--- START ---

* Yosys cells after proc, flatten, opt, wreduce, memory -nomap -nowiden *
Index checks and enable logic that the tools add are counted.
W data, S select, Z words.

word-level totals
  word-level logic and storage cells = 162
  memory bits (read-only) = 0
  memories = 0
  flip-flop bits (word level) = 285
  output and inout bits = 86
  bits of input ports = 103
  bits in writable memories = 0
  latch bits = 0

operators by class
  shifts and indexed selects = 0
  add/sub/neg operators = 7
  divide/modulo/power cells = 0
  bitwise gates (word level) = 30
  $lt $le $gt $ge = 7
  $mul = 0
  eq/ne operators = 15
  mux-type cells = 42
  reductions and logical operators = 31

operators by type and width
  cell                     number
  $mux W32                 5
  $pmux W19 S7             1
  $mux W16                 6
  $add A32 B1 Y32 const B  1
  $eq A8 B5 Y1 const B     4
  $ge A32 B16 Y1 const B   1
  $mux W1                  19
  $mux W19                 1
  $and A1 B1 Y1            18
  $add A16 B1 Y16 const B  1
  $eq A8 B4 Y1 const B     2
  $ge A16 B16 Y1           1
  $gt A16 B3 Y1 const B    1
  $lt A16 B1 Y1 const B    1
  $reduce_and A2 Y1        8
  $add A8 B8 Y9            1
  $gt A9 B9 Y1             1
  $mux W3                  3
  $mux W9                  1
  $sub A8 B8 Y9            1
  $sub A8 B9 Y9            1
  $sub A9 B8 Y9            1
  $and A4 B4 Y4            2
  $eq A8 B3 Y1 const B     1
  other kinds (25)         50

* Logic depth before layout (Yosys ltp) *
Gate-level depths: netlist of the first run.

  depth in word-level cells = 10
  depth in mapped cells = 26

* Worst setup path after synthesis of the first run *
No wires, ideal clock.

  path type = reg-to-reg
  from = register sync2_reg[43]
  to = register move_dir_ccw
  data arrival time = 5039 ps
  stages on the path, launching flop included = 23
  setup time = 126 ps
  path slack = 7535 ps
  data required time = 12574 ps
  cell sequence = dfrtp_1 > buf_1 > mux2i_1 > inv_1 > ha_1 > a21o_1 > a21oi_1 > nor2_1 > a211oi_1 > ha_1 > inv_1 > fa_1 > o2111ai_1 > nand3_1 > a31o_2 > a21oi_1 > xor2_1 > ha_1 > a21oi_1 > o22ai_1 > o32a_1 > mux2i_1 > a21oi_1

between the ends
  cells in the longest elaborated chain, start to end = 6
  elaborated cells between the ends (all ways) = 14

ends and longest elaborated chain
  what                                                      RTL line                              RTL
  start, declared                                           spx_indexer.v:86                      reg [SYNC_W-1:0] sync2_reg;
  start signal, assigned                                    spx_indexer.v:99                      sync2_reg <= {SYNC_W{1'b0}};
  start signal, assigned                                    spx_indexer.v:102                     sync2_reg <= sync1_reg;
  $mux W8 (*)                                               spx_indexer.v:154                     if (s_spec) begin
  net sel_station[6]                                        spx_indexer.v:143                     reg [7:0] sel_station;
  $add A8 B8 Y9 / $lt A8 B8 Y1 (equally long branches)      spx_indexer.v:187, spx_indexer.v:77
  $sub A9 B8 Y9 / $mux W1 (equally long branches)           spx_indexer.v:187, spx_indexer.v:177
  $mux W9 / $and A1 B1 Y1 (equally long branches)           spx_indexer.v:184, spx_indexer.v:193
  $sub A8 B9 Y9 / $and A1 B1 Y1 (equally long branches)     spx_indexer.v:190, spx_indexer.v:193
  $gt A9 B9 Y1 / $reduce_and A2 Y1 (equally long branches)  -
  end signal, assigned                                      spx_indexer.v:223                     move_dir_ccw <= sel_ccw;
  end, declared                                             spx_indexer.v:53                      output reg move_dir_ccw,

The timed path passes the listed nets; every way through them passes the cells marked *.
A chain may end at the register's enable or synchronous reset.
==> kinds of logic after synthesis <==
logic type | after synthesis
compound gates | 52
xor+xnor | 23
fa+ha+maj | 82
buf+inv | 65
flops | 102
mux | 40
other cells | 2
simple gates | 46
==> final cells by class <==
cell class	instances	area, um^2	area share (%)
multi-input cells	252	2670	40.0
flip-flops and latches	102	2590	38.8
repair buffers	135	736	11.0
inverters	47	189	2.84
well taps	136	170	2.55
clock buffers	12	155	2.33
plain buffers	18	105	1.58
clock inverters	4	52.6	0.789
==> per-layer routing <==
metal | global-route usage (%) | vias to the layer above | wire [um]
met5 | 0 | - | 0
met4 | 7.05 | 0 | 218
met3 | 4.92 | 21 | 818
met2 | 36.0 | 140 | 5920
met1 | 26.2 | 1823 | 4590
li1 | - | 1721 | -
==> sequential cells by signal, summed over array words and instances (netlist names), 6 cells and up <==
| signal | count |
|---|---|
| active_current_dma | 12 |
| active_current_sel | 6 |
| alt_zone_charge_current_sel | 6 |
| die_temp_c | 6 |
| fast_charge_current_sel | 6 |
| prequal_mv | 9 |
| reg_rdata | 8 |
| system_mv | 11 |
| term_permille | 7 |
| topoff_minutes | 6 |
===== config.mk =====
export PLATFORM = sky130hd
export DESIGN_NAME = spaf_framer
export DESIGN_NICKNAME = d
export VERILOG_FILES = /design/src/verilog/spaf_pkg.sv /design/src/verilog/spaf_framer.sv
export SDC_FILE = /design/constraint.sdc
export NUM_CORES = 1
export LEC_CHECK = 0
export ABC_AREA = 1
export BUFFER_PORTS_ARGS = -buffer_cell sky130_fd_sc_hd__clkbuf_2
export CAP_MARGIN = 10
export CORE_MARGIN = 3
export CORE_UTILIZATION = 50
export CTS_BUF_LIST = sky130_fd_sc_hd__clkbuf_2
export CTS_CLUSTER_SIZE = 16
export DETAILED_ROUTE_END_ITERATION = 7
export PLACE_DENSITY = 0.7
export SYNTH_ARGS = -nofsm -noshare
export SYNTH_HDL_FRONTEND = slang
export SYNTH_SLANG_ARGS = --single-unit

===== constraint.sdc =====
create_clock -name core_clk -period 7.3 [get_ports core_clk]
set_input_delay 0.365 -clock core_clk [delete_from_list [all_inputs] [get_ports core_clk]]
set_output_delay 0.365 -clock core_clk [all_outputs]
set_load 0.01 [all_outputs]

===== src/verilog/spaf_pkg.sv =====
// Constants, frame codes and timing figures shared by the serial packetizer and API framer.
package spaf_pkg;

  localparam int CLK_PERIOD_NS = 8;
  localparam int US_TICK_NS = 1000;
  localparam int US_TICK_CYCLES = (US_TICK_NS + CLK_PERIOD_NS - 1) / CLK_PERIOD_NS;
  localparam int MS_TICK_US = 1000;

  localparam int MAX_PAYLOAD = 64;
  localparam int IDX_W = 6;
  localparam int CNT_W = 7;
  localparam logic [CNT_W-1:0] MAX_CNT = 7'h40;

  localparam logic [7:0] API_DELIM = 8'h7e;
  localparam logic [7:0] API_CSUM_OK = 8'hff;
  localparam logic [7:0] TYPE_TX_REQ = 8'h10;
  localparam logic [7:0] TYPE_CMD = 8'h08;
  localparam logic [7:0] TYPE_RX_DATA = 8'h90;
  localparam logic [7:0] TYPE_TX_STATUS = 8'h8b;
  localparam logic [7:0] TYPE_CMD_RESP = 8'h88;
  localparam logic [7:0] TYPE_EVENT = 8'h8a;
  localparam logic [7:0] EVT_RESET = 8'h00;
  localparam logic [7:0] EVT_ASSOC = 8'h02;
  localparam logic [7:0] EVT_DISASSOC = 8'h03;

  localparam logic [8:0] LEN_RX_HDR = 9'h003;
  localparam logic [8:0] LEN_STATUS = 9'h003;
  localparam logic [8:0] LEN_EVENT = 9'h002;
  localparam logic [2:0] HDR_LAST_RX = 3'h5;
  localparam logic [2:0] HDR_LAST_STATUS = 3'h5;
  localparam logic [2:0] HDR_LAST_EVENT = 3'h4;
  localparam logic [2:0] HDR_SUM_START = 3'h3;

  typedef enum logic [4:0] {
    P_DELIM = 5'b00001,
    P_LENH = 5'b00010,
    P_LENL = 5'b00100,
    P_DATA = 5'b01000,
    P_CSUM = 5'b10000
  } spaf_parse_t;

  typedef enum logic [3:0] {
    O_IDLE = 4'b0001,
    O_HDR = 4'b0010,
    O_BODY = 4'b0100,
    O_CSUM = 4'b1000
  } spaf_out_t;

  typedef enum logic [1:0] {
    K_RX = 2'h0,
    K_STATUS = 2'h1,
    K_CMD = 2'h2,
    K_EVENT = 2'h3
  } spaf_kind_t;

endpackage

--- END ---

● **Problem to solve**
When the line with "Index checks and" is reached in the data above, start copying there, and copy each line exactly until the line with "bits of input ports = 103" has been copied; copy nothing else.

● **The completed task**
Index checks and enable logic that the tools add are counted.
W data, S select, Z words.

word-level totals
  word-level logic and storage cells = 162
  memory bits (read-only) = 0
  memories = 0
  flip-flop bits (word level) = 285
  output and inout bits = 86
  bits of input ports = 103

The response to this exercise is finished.